RECORDS PROVIDED section start

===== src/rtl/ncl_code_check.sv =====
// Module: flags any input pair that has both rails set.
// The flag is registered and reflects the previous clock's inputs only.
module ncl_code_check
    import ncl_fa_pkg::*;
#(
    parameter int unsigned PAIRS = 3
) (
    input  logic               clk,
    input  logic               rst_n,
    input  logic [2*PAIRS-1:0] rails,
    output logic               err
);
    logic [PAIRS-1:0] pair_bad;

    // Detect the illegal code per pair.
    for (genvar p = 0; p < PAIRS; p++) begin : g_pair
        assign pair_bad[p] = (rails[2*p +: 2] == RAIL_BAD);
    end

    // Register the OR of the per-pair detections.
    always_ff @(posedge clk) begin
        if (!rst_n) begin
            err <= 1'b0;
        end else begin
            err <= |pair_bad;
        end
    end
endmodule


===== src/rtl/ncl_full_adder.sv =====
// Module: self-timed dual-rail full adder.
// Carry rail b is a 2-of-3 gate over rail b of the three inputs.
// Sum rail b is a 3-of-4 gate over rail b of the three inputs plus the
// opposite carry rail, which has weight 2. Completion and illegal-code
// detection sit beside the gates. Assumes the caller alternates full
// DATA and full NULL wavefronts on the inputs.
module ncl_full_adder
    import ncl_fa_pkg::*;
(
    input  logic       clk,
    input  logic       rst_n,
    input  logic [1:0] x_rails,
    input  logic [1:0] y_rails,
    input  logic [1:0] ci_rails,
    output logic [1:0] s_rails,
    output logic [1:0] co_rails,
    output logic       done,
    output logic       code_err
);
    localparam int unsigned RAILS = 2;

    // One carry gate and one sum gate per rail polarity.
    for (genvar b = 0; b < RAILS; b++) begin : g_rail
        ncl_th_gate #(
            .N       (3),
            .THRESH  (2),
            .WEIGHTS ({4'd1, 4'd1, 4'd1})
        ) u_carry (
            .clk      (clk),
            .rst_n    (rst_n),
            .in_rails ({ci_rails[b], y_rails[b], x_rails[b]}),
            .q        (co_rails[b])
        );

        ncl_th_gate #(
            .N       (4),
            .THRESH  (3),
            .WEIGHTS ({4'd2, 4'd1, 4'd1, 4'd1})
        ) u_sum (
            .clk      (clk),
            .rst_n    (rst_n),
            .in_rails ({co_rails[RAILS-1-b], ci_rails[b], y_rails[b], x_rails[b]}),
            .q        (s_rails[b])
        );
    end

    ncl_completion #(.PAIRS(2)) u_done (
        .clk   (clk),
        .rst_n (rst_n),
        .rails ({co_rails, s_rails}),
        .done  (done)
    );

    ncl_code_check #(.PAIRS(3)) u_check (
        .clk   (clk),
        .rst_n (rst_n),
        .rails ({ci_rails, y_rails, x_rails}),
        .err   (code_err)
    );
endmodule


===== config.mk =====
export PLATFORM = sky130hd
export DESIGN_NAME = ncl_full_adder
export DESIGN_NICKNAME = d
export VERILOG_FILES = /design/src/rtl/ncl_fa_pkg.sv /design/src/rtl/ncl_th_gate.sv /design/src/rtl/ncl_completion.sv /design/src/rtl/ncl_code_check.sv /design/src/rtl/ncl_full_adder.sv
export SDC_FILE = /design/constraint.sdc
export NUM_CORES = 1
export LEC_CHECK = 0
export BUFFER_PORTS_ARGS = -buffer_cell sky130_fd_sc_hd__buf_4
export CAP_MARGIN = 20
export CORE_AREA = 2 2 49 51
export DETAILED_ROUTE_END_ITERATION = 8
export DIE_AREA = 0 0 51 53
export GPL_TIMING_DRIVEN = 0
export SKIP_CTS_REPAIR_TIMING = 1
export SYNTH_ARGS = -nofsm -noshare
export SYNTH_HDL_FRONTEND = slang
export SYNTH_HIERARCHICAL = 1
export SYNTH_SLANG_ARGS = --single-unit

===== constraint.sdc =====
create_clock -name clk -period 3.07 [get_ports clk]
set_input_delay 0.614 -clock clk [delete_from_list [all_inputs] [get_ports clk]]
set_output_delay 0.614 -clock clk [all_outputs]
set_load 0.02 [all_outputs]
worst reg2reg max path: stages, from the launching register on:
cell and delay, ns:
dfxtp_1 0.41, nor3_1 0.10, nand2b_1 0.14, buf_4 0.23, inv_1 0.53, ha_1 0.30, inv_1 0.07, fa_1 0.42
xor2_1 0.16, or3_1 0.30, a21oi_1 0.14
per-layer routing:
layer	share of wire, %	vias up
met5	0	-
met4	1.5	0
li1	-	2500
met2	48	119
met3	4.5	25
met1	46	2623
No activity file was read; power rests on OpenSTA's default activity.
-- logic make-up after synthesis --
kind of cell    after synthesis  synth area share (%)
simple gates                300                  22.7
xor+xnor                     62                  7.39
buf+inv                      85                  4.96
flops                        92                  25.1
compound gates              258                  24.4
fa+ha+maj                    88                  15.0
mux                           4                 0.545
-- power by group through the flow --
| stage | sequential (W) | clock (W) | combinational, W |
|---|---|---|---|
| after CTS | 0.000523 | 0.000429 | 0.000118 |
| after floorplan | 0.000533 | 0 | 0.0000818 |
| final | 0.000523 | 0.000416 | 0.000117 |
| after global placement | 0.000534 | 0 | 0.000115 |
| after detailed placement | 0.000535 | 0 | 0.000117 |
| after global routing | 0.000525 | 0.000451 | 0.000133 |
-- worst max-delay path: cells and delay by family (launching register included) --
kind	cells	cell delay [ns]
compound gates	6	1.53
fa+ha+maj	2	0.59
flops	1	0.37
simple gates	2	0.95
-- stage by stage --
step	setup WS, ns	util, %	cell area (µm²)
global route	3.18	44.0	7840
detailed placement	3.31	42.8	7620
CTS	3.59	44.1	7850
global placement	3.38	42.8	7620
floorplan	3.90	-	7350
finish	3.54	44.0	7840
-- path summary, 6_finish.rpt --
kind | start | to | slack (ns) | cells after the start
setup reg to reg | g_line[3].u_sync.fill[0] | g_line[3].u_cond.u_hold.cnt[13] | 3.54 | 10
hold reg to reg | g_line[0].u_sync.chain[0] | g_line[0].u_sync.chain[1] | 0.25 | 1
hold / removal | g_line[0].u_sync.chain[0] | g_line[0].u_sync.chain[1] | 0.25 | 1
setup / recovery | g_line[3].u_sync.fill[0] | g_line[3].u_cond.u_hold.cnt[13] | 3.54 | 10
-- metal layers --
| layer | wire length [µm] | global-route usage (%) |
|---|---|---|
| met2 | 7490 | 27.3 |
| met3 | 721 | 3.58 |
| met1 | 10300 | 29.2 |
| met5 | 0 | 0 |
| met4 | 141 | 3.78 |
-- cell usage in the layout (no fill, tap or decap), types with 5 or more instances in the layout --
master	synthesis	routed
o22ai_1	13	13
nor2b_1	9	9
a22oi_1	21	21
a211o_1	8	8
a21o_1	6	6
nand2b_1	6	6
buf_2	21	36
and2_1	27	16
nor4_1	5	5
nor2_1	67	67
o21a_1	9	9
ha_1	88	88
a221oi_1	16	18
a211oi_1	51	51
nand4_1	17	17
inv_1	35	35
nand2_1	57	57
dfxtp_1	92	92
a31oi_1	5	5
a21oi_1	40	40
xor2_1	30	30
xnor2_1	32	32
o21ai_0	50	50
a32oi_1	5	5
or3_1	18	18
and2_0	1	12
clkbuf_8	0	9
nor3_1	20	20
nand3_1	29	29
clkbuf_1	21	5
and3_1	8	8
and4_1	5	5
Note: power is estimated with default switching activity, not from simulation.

RECORDS PROVIDED section end

Above are the entries; copy every line among them that contains the word "launching".

TASK RESULT:
worst reg2reg max path: stages, from the launching register on:
-- worst max-delay path: cells and delay by family (launching register included) --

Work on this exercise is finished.